Jika kita Berpura-Pura Baik atau Sok Baik bagaimana?

Sekilas, ini mungkin mirip dengan perilakunya para "bucin" alias budak cinta. Upps, tapi beberapa orang yang sudah mengaku dirinya "dewasa" pun masih berbau bucin. Ya, para bucin yang mengusung cinta monyet dan nafsu berada pada area perilaku berpura-pura baik maupun sok baik. Mereka masih sangat awam untuk memahami hakikat cinta, dan belum bisa membedakan yang mana cinta, yang mana sayang, yang mana nafsu.

Kesalahan paradigma ini akan menghasilkan kekacauan hati, perasaan, hingga perilaku. Hati dan perasaan yang tumbuh senantiasa "memaksakan" diri untuk memberikan sesuatu yang terbaik hanya berdasarkan ukuran nafsu. Jelas, ini adalah kekacauan karena tingkat emosi para bucin yang masih labil.

Lihat saja bagaimana tingkah mereka didepan pasangannya yang belum halal. Mulai dari mengisikan pulsa, kuota, mengajak makan, jalan-jalan, membelikan baju couple, mengerjakan tugas sekolahnya, hingga rela antar-jemput pasangan walau angin topan sekalipun.

Semua itu dilakukan untuk apa? Tentu saja agar mereka dipandang baik, perhatian, lemah lembut, siap berkorban, dan mencintai dengan sepenuh hati. Dasar bucin! Dibelakang pasangannya, mereka malah malas membantu orang tua, dan bahkan lebih memprioritaskan pasangannya daripada orang tua.
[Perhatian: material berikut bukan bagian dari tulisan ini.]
$ cat src/rtl/btn_event_pkg.sv
// Shared event-code layout and helpers for the button event queue.
package btn_event_pkg;

  localparam int EV_W         = 8;
  localparam int EV_VALID_BIT = 7;
  localparam int EV_PRESS_BIT = 6;
  localparam int EV_IDX_LSB   = 0;
  localparam int EV_IDX_W     = 2;

  typedef logic [EV_W-1:0] ev_t;

  // Code returned when a pop finds nothing queued; its valid bit is clear.
  localparam ev_t EV_EMPTY = 8'h00;

  // Build an event code: valid, direction (1 = press), button index.
  function automatic ev_t ev_make(input logic press, input logic [EV_IDX_W-1:0] idx);
    ev_t ev;
    ev                            = '0;
    ev[EV_VALID_BIT]              = 1'b1;
    ev[EV_PRESS_BIT]              = press;
    ev[EV_IDX_LSB +: EV_IDX_W]    = idx;
    return ev;
  endfunction

endpackage
==> src/rtl/dlfloat16_seq_div.sv <==
`default_nettype none
// ============================================================================
// Module   : dlfloat16_seq_div
// Brief    : Sequential DLFloat16 divider (restoring, one quotient bit per
//            cycle) with valid/ready handshakes on both sides. Special
//            operands (zero, NaN) short-circuit straight to the result.
//            Truncating rounding, no subnormals.
// Revision : 1.0  initial release
// ============================================================================
module dlfloat16_seq_div (
    input  logic        clk,
    input  logic        rst,
    input  logic        in_valid,
    output logic        in_ready,
    input  logic [15:0] a,
    input  logic [15:0] b,
    output logic        out_valid,
    input  logic        out_ready,
    output logic [15:0] result,
    output logic        flag_ovf,
    output logic        flag_unf,
    output logic        flag_dz,
    output logic        flag_nan
);

    localparam logic [1:0]  S_IDLE = 2'd0;
    localparam logic [1:0]  S_DIV  = 2'd1;
    localparam logic [1:0]  S_NORM = 2'd2;
    localparam logic [1:0]  S_DONE = 2'd3;

    localparam logic [3:0]  C_LAST_STEP = 4'd10;    // 11 quotient bits: steps 0..10
    localparam logic [5:0]  C_EXP_ALL1  = 6'h3F;
    localparam logic [8:0]  C_FRAC_ALL1 = 9'h1FF;
    localparam logic [14:0] C_MAX_MAG   = 15'h7DFF;
    localparam logic [15:0] C_NAN       = 16'h7FFF;
    localparam logic signed [7:0] C_EXP_HI = 8'sd62;
    localparam logic signed [7:0] C_EXP_LO = 8'sd1;

    logic [1:0]  r_state;
    logic [3:0]  r_cnt;
    logic [10:0] r_rem;       // partial remainder, always < 2*mb
    logic [10:0] r_quo;       // quotient bits shifted in MSB-first
    logic [9:0]  r_mb;        // divisor mantissa with hidden one
    logic [5:0]  r_ea;
    logic [5:0]  r_eb;
    logic        r_sign;
    logic        r_in_ready;
    logic        r_out_valid;
    logic [15:0] r_result;
    logic        r_ovf;
    logic        r_unf;
    logic        r_dz;
    logic        r_nan;

    // Operand classification, evaluated directly on the input ports
    logic w_a_zero;
    logic w_b_zero;
    logic w_a_nan;
    logic w_b_nan;
    logic w_sign_in;
    logic w_accept;
    logic w_bypass;

    assign w_a_zero  = (a[14:9] == 6'd0);
    assign w_b_zero  = (b[14:9] == 6'd0);
    assign w_a_nan   = (a[14:9] == C_EXP_ALL1) && (a[8:0] == C_FRAC_ALL1);
    assign w_b_nan   = (b[14:9] == C_EXP_ALL1) && (b[8:0] == C_FRAC_ALL1);
    assign w_sign_in = a[15] ^ b[15];
    assign w_accept  = in_valid && r_in_ready;
    assign w_bypass  = w_a_zero || w_b_zero || w_a_nan || w_b_nan;

    // One restoring step: subtract if the remainder covers the divisor,
    // then shift. Both branches leave a value below mb, so bit 10 is free
    // for the shift and the remainder never needs a 12th bit.
    logic        w_ge;
    logic [10:0] w_sub;
    logic [10:0] w_rem_next;
    logic [10:0] w_quo_next;

    assign w_ge       = (r_rem >= {1'b0, r_mb});
    assign w_sub      = r_rem - {1'b0, r_mb};
    assign w_rem_next = w_ge ? {w_sub[9:0], 1'b0} : {r_rem[9:0], 1'b0};
    assign w_quo_next = {r_quo[9:0], w_ge};

    // Normalisation: quotient is in [512, 2047]; bit 10 decides whether the
    // leading one sits one position higher (adds one to the exponent).
    logic signed [7:0] w_exp;
    logic [8:0]        w_frac;
    logic              w_ovf;
    logic              w_unf;

    assign w_exp  = $signed({2'b00, r_ea}) - $signed({2'b00, r_eb})
                  + (r_quo[10] ? 8'sd31 : 8'sd30);
    assign w_frac = r_quo[10] ? r_quo[9:1] : r_quo[8:0];
    assign w_ovf  = (w_exp > C_EXP_HI);
    assign w_unf  = (w_exp < C_EXP_LO);

    // Control FSM, datapath and registered outputs
    always_ff @(posedge clk) begin
        if (rst) begin
            r_state     <= S_IDLE;
            r_cnt       <= 4'd0;
            r_rem       <= 11'd0;
            r_quo       <= 11'd0;
            r_mb        <= 10'd0;
            r_ea        <= 6'd0;
            r_eb        <= 6'd0;
            r_sign      <= 1'b0;
            r_in_ready  <= 1'b1;
            r_out_valid <= 1'b0;
            r_result    <= 16'h0000;
            r_ovf       <= 1'b0;
            r_unf       <= 1'b0;
            r_dz        <= 1'b0;
            r_nan       <= 1'b0;
        end else begin
            case (r_state)
                S_IDLE: begin
                    if (w_accept) begin
                        r_in_ready <= 1'b0;
                        r_sign     <= w_sign_in;
                        r_ea       <= a[14:9];
                        r_eb       <= b[14:9];
                        r_mb       <= {1'b1, b[8:0]};
                        r_rem      <= {2'b01, a[8:0]};
                        r_quo      <= 11'd0;
                        r_cnt      <= 4'd0;
                        if (w_bypass) begin
                            r_state     <= S_DONE;
                            r_out_valid <= 1'b1;
                            // NaN dominates, then divide-by-zero, then zero dividend
                            if (w_a_nan || w_b_nan || (w_a_zero && w_b_zero)) begin
                                r_result <= C_NAN;
                                r_nan    <= 1'b1;
                            end else if (w_b_zero) begin
                                r_result <= C_NAN;
                                r_dz     <= 1'b1;
                            end else begin
                                r_result <= {w_sign_in, 15'd0};
                            end
                        end else begin
                            r_state <= S_DIV;
                        end
                    end
                end
                S_DIV: begin
                    r_rem <= w_rem_next;
                    r_quo <= w_quo_next;
                    if (r_cnt == C_LAST_STEP) begin
                        r_state <= S_NORM;
                    end else begin
                        r_cnt <= r_cnt + 4'd1;
                    end
                end
                S_NORM: begin
                    r_state     <= S_DONE;
                    r_out_valid <= 1'b1;
                    if (w_ovf) begin
                        r_result <= {r_sign, C_MAX_MAG};
                        r_ovf    <= 1'b1;
                    end else if (w_unf) begin
                        r_result <= {r_sign, 15'd0};
                        r_unf    <= 1'b1;
                    end else begin
                        r_result <= {r_sign, w_exp[5:0], w_frac};
                    end
                end
                S_DONE: begin
                    if (out_ready) begin
                        r_state     <= S_IDLE;
                        r_in_ready  <= 1'b1;
                        r_out_valid <= 1'b0;
                        r_result    <= 16'h0000;
                        r_ovf       <= 1'b0;
                        r_unf       <= 1'b0;
                        r_dz        <= 1'b0;
                        r_nan       <= 1'b0;
                    end
                end
                default: begin
                    r_state <= S_IDLE;
                end
            endcase
        end
    end

    assign in_ready  = r_in_ready;
    assign out_valid = r_out_valid;
    assign result    = r_result;
    assign flag_ovf  = r_ovf;
    assign flag_unf  = r_unf;
    assign flag_dz   = r_dz;
    assign flag_nan  = r_nan;

endmodule
`default_nettype wire

==> config.mk <==
export PLATFORM = sky130hd
export DESIGN_NAME = dlfloat16_seq_div
export DESIGN_NICKNAME = d
export VERILOG_FILES = /design/src/rtl/dlfloat16_seq_div.sv
export SDC_FILE = /design/constraint.sdc
export NUM_CORES = 1
export LEC_CHECK = 0
export BUFFER_PORTS_ARGS = -buffer_cell sky130_fd_sc_hd__buf_2
export CAP_MARGIN = 20
export CELL_PAD_IN_SITES_DETAIL_PLACEMENT = 1
export CELL_PAD_IN_SITES_GLOBAL_PLACEMENT = 1
export CORE_MARGIN = 5
export CORE_UTILIZATION = 39
export CTS_CLUSTER_DIAMETER = 100
export DETAILED_ROUTE_END_ITERATION = 8
export GPL_ROUTABILITY_DRIVEN = 1
export GPL_TIMING_DRIVEN = 0
export HOLD_SLACK_MARGIN = 0.06
export PLACE_DENSITY_LB_ADDON = 0.1
export SYNTH_ARGS = -nofsm -noshare
export SYNTH_HDL_FRONTEND = slang
export SYNTH_SLANG_ARGS = --single-unit
==> constraint.sdc <==
create_clock -name clk -period 2.7 [get_ports clk]
set_input_delay 0.54 -clock clk [delete_from_list [all_inputs] [get_ports clk]]
set_output_delay 0.54 -clock clk [all_outputs]
set_load 0.02 [all_outputs]
==> summary.md <==
| Metric | Value |
|---|---|
| Status | `finished with violations` |
| Failing checks | `setup timing` |
| Fin crit share | `1.04` |
| Die Y | `between 100 and 150 um` |
| Syn_area_per_cell | `about 8 um2` |
| Highest clock rate | `356 MHz` |
| Wire length per cell | `roughly 18 um` |
| Residual DRC | `0` |
| Worst setup startpoint | `r_ea[0]` |
| CTS Buf Count | `9` |
| Largest net degree at the start of global routing | `14` |
| Synth async-reset ratio | `0` |
| N_diodes | `0` |
| Post-synth EDFFs | `0` |
| Worst Path Required | `2.98 ns` |
| Worst-path fanout max | `5` |
| Post-synthesis sequential area ratio | `0.348` |
| Top cell type by total area after synthesis | `dfxtp_1` |
| Worst Hold Class | `in2reg` |
| Ys Warns | `0` |
| Hpwl dp | `10,100 um` |
| H-tree depth | `3` |
| Clock Sinks | `73` |
| #FFs+latches synth | `73` |
| Vias in the first global route | `4,262` |
| Fin. max-slew vios | `0` |
| Worst Hold Launch | `b[1]` |
| Setup TNS | `-1.29 ns` |
| Clock Path Buffers | `2` |
| Clk slew on worst S/H paths | `0.09 ns` |
| Min Tclk post-route | `2.81 ns` |
| CP startpoint kind | `register` |
| Initial antenna violation count | `0` |
| Worst slew pin tran | `slightly above 0.8 ns` |
| Synth area leaders | `dfxtp_1, ha_1, a21oi_1, nand2_1, nor2_1` |
| Die width | `114 um` |
| Mapped Area | `0.00420 mm2` |
| Synth Instances | `524` |
| Pwr/cell area | `1370 mW/mm2` |
| Via count | `between 4k and 5k` |
| Post-synth top cells | `dfxtp_1, nand2_1, nor2_1, a21oi_1, inv_1` |
| CP arrival | `3.09 ns` |
| Final setup fails | `15` |
| Top-area cell type share of the netlist area | `0.348` |
| Fin worst setup slack | `-0.112 ns` |
| Global-route wire length before repair | `approximately 22,000 um` |
| Clk pwr share | `0.135` |
| Worst-Skew Late Latency | `0.35 ns` |
| CTS tree | `yes` |
| Hold Vio Cnt, Final | `0` |
| Share of cells above drive strength 1 | `0.237` |
| DR vias/cell | `5.56` |
| Fin area | `0.00531 mm2` |
| Syn Nets | `587` |
| Most common cell in the synthesized netlist | `dfxtp_1` |
| Routability cong. | `roughly 0.84` |
| Leakage Power | `around 2.1 nW` |
| Net switching power | `approximately 0.0034 W` |
| Relative slew slack | `0.446` |
| Combinational Power Share | `0.650` |
| Flop2flop setup slack | `-0.11 ns` |
| ANT nets after route | `0` |
| Critical path class | `reg2reg` |
| Num rows | `37` |
| Nets | `674` |
| Flop pwr share | `0.216` |
| Post-synth cell types | `60` |
| Max-cap check violation count | `0` |
| Final Skew | `roughly 0.014 ns` |
| Reg2Reg Launch Point | `r_ea[0]` |
| # IOs | `58` |
| Final core utilization | `0.509` |
| Cell Area, Placed | `0.00465 mm2` |
| Peak VDD IR | `between 900 and 1000 uV` |
| Cell internal pwr | `between 0.003 and 0.004 W` |
| GRT overflow | `0` |
| Total track usage | `0.212` |
| Top FF cell, synth | `dfxtp_1` |
| # port buffers | `57` |
| Die area | `0.0129 mm2` |
| Starting DRT DRC Count | `217` |
| Crit end category | `register` |
| Core area | `0.0104 mm2` |
| Sw frac | `0.472` |
| Setup repair after global routing missed its margin | `true` |
| # fillers | `1,301` |
| Clk Tree Root Cell | `clkbuf_8` |
| P&R area growth vs syn | `26.4%` |
| Initial cell density of the core | `0.403` |
| Final wirelength | `13,800 um` |
| Drt first pass iters | `4` |
-- registers in the layout (all words and copies together), names as in the netlist --
register,cells
r_cnt,4
flag_ovf,1
flag_unf,1
flag_nan,1
flag_dz,1
r_sign,1
r_rem,11
result,16
out_valid,1
r_eb,6
r_quo,11
r_ea,6
r_mb,10
r_state,2
in_ready,1
-- cells in the final DEF (no fill, tap or decap), drive strengths merged, types with 17 or more instances in the layout --
| cell | count |
|---|---|
| mux2i | 17 |
| a21oi | 46 |
| dfxtp | 73 |
| ha | 25 |
| o21ai | 25 |
| a211oi | 18 |
| buf | 79 |
| nor2 | 60 |
| clkbuf | 30 |
| nand2 | 62 |
| inv | 35 |
-- kinds of logic after synthesis --
logic type,after synthesis,share of synthesized area
mux,19,0.0459
fa+ha+maj,28,0.0868
flops,73,0.348
buf+inv,57,0.0537
xor+xnor,14,0.0328
simple gates,190,0.207
compound gates,143,0.225
-- power groups by stage --
stage               Clock, W  Combinational, W  Sequential [W]
floorplan                  0           0.00259         0.00171
global placement           0           0.00362         0.00157
detailed placement         0           0.00374         0.00158
CTS                 0.000992           0.00420         0.00156
global route         0.00105           0.00514         0.00160
finish              0.000975           0.00471         0.00156
-- final cells by class --
| type | count | area [um2] | share of cell area |
|---|---|---|---|
| clock inverter | 6 | 90.1 | 0.0170 |
| tap | 136 | 170 | 0.0321 |
| multi-input combinational | 394 | 2740 | 0.517 |
| buffer | 23 | 109 | 0.0205 |
| sequential | 73 | 1460 | 0.276 |
| clock buffer | 10 | 128 | 0.0241 |
| timing repair buffer | 76 | 473 | 0.0892 |
| inverter | 34 | 128 | 0.0241 |
-- critical path, stage by stage (launching register included) --
cell and delay, ns:
dfxtp_2 0.33, inv_2 0.04, ha_4 0.15, fa_2 0.58, ha_4 0.18, nor3b_4 0.21
mux2i_4 0.11, buf_6 0.14, nor4_4 0.28, nor3_2 0.10, o21ba_4 0.26, buf_4 0.15
a211oi_2 0.20
-- final timing paths --
path / end / cells after the start
worst min-delay path: r_mb[1] / 3
worst min register to register: r_eb[3] / 2
worst max-delay path: result[10] / 12
worst max register to register: result[10] / 12
-- routing by layer --
metal / part of all wire / up-vias / wire length (um) / track usage
met4: 0.018 / 0 / 248 / 0.0697
met1: 0.43 / 2045 / 6010 / 0.265
met3: 0.040 / 16 / 558 / 0.0281
met2: 0.51 / 85 / 7000 / 0.376
met5: 0 / - / 0 / 0
li1: - / 2037 / - / -
-- through the flow --
stage	total power (W)	cells	worst slack (ns)	hold WS (ns)
floorplan	0.00430	524	0.0108	0.435
global placement	0.00519	717	-0.326	0.446
detailed placement	0.00532	717	-0.367	0.449
CTS	0.00676	742	-0.0137	0.436
global route	0.00779	752	-0.222	0.446
finish	0.00724	752	-0.112	0.445
-- what timing repair did --
action	CTS	global route
buffers inserted	8	9
hold buffers	0	0
resized for setup	34	22
endpoints found under the setup margin	37	47
pin swaps	12	15
cloned	1	1
Power figures use the tool's default switching activity.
Uniknya, karena tidak berjodoh mereka pun berpisah, dan Si Laki-laki menuntut kembali barang-barang pembeliannya. Sayangnya, Si Perempuan sudah memblokir semua akun Laki-laki itu, bahkan ia pindah sekolah. Haha. Itulah akibatnya memakai uang orang tua untuk hal yang tidak-tidak. Jadi korban bucin kan akhirnya!

Begitupun dengan perilaku sebagian dari kita yang mengaku sudah dewasa namun belum menikah. Tak jarang kita temui teman-teman kita yang masih menutup jati diri dengan berpura-pura baik dan juga sok baik dalam menjemput jodoh. Mirisnya, jati diri "palsu" itu mereka manfaatkan untuk mencuri hati calon mertua maupun calon jodoh.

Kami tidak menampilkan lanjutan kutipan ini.